------ RECORDS FOR THIS EXERCISE ------

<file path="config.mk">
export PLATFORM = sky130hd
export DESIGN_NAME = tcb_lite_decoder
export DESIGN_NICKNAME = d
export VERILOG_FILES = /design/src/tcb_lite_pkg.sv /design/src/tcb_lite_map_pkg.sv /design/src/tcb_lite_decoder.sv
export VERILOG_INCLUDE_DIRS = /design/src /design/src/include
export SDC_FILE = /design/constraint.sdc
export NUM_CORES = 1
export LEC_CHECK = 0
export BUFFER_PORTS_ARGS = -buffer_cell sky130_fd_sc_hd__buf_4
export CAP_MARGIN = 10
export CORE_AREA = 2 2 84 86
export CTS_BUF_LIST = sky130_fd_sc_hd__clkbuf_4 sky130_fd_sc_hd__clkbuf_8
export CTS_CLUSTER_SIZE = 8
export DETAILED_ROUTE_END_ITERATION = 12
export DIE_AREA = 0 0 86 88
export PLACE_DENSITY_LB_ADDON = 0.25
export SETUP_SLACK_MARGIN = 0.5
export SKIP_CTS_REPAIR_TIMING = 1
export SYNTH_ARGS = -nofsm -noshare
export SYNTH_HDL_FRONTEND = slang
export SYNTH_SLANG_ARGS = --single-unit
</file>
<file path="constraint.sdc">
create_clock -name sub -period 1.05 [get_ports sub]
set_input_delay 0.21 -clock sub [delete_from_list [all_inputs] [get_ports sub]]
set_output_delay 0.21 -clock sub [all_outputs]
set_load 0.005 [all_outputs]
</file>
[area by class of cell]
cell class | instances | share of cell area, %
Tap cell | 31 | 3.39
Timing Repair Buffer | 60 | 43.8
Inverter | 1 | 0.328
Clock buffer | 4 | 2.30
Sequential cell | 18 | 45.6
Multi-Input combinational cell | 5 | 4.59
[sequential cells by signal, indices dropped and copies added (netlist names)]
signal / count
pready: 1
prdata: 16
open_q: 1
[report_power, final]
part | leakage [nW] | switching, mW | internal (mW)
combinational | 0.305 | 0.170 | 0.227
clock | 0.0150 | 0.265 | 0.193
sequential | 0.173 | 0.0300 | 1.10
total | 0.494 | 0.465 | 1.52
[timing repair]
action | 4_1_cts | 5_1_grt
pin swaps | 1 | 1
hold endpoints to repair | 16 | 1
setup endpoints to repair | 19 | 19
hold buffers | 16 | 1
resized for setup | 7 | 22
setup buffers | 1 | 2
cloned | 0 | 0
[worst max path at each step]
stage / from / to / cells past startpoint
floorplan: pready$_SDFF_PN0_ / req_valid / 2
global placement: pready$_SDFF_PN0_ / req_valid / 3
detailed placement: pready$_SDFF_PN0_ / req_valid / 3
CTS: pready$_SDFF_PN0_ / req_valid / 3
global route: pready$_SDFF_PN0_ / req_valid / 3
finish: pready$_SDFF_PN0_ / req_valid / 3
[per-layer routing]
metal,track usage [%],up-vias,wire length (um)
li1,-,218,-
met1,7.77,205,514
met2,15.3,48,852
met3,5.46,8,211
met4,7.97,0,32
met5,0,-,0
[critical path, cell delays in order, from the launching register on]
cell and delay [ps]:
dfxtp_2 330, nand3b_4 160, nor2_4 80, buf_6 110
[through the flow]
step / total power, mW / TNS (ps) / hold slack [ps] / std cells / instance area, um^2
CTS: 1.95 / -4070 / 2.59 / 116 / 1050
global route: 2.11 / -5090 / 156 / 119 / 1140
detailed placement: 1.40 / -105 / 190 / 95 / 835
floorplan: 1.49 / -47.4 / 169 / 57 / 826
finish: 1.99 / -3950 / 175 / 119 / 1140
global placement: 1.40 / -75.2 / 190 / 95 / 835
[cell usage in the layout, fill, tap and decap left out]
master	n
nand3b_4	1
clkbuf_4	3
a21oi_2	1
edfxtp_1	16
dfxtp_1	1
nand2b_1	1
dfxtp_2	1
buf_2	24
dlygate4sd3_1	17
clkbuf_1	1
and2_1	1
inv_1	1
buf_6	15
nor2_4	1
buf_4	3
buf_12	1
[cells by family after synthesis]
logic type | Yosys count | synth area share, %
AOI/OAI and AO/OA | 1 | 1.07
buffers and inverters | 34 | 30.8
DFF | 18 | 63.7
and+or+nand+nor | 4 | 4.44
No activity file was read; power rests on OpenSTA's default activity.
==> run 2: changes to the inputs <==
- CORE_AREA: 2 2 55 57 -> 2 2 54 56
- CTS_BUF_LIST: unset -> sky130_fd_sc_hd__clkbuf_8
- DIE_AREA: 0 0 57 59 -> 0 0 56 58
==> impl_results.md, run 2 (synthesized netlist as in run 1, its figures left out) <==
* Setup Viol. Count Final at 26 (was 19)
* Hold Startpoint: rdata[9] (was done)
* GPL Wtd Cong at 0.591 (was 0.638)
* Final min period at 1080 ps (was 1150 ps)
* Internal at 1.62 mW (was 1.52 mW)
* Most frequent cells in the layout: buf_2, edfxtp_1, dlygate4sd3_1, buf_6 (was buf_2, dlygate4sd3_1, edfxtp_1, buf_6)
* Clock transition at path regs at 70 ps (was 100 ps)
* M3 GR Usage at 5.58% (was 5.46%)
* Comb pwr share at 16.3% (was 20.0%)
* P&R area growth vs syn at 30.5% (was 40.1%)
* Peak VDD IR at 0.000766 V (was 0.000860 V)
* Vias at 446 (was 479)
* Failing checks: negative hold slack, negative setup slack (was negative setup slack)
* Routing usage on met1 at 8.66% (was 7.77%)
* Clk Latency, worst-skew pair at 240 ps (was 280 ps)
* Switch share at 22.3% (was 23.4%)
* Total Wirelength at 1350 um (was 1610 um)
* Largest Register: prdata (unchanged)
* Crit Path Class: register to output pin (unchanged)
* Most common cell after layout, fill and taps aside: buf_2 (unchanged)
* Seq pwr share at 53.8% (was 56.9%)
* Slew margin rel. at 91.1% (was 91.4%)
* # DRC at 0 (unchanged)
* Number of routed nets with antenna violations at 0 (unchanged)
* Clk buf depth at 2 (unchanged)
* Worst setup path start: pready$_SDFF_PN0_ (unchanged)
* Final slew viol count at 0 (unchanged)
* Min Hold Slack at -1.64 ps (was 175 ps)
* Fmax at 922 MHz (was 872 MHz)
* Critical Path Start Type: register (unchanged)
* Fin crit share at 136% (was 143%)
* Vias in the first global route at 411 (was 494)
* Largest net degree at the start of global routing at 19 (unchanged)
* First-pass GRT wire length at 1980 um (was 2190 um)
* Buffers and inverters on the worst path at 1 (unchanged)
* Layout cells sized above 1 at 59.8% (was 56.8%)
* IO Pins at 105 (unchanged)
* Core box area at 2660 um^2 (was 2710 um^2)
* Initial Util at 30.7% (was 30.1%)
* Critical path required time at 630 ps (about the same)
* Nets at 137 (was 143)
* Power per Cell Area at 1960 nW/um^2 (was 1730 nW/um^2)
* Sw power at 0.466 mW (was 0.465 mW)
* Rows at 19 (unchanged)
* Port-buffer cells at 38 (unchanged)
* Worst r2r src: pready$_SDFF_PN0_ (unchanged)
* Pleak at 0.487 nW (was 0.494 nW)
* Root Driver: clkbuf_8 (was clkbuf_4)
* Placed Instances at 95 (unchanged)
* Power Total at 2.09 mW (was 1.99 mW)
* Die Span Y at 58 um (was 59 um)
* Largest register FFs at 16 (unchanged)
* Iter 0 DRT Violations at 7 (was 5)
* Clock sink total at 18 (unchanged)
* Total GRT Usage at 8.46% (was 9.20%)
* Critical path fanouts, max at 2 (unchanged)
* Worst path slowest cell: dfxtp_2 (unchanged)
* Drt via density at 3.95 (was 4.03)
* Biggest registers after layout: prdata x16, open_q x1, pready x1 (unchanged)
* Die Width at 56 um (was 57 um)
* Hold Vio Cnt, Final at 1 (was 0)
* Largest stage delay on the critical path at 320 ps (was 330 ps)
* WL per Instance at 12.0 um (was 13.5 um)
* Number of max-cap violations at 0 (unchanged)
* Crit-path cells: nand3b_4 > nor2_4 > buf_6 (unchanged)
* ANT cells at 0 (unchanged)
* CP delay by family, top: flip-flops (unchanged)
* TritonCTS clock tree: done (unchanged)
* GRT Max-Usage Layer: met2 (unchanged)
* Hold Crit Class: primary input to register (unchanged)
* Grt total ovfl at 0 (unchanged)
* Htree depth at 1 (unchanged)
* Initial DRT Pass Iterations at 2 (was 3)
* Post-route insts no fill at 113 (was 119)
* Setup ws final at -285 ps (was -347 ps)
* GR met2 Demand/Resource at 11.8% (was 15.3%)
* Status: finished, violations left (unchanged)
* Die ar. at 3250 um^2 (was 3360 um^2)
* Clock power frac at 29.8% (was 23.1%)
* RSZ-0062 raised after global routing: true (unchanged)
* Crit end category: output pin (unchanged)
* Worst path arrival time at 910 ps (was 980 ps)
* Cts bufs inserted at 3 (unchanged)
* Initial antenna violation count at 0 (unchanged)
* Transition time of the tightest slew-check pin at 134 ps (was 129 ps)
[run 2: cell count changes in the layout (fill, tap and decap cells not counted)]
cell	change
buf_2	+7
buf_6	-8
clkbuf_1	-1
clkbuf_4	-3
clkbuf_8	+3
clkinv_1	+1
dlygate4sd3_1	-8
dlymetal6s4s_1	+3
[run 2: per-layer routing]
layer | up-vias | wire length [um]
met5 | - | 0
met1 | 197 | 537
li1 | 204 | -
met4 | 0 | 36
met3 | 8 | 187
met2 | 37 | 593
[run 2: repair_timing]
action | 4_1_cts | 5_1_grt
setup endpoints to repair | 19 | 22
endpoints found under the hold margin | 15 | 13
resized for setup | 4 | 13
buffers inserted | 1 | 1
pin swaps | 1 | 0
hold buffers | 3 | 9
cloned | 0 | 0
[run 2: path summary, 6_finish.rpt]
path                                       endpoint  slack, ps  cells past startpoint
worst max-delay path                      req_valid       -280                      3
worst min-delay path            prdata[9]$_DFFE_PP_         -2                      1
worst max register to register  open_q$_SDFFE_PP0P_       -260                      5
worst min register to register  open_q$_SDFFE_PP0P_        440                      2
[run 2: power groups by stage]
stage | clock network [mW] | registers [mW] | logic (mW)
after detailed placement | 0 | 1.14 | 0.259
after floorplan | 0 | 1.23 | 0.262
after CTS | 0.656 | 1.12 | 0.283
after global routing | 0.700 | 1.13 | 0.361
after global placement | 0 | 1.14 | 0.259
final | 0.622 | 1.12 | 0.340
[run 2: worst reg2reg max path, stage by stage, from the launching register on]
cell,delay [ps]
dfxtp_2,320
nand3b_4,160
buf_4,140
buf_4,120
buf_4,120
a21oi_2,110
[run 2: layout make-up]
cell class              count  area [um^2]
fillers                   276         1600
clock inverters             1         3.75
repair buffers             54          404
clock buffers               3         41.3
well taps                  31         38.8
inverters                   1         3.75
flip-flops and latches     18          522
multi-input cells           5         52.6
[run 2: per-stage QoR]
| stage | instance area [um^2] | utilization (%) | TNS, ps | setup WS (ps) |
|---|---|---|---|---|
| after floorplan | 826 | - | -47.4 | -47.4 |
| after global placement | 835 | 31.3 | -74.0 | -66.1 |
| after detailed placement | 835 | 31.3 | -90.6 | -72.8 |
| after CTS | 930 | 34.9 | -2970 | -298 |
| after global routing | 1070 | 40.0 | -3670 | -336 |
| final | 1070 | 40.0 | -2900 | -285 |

------

EXERCISE DIRECTIONS: In the data above, how many lines contain the word "past"? Write the number only.

RESPONSE AREA: 2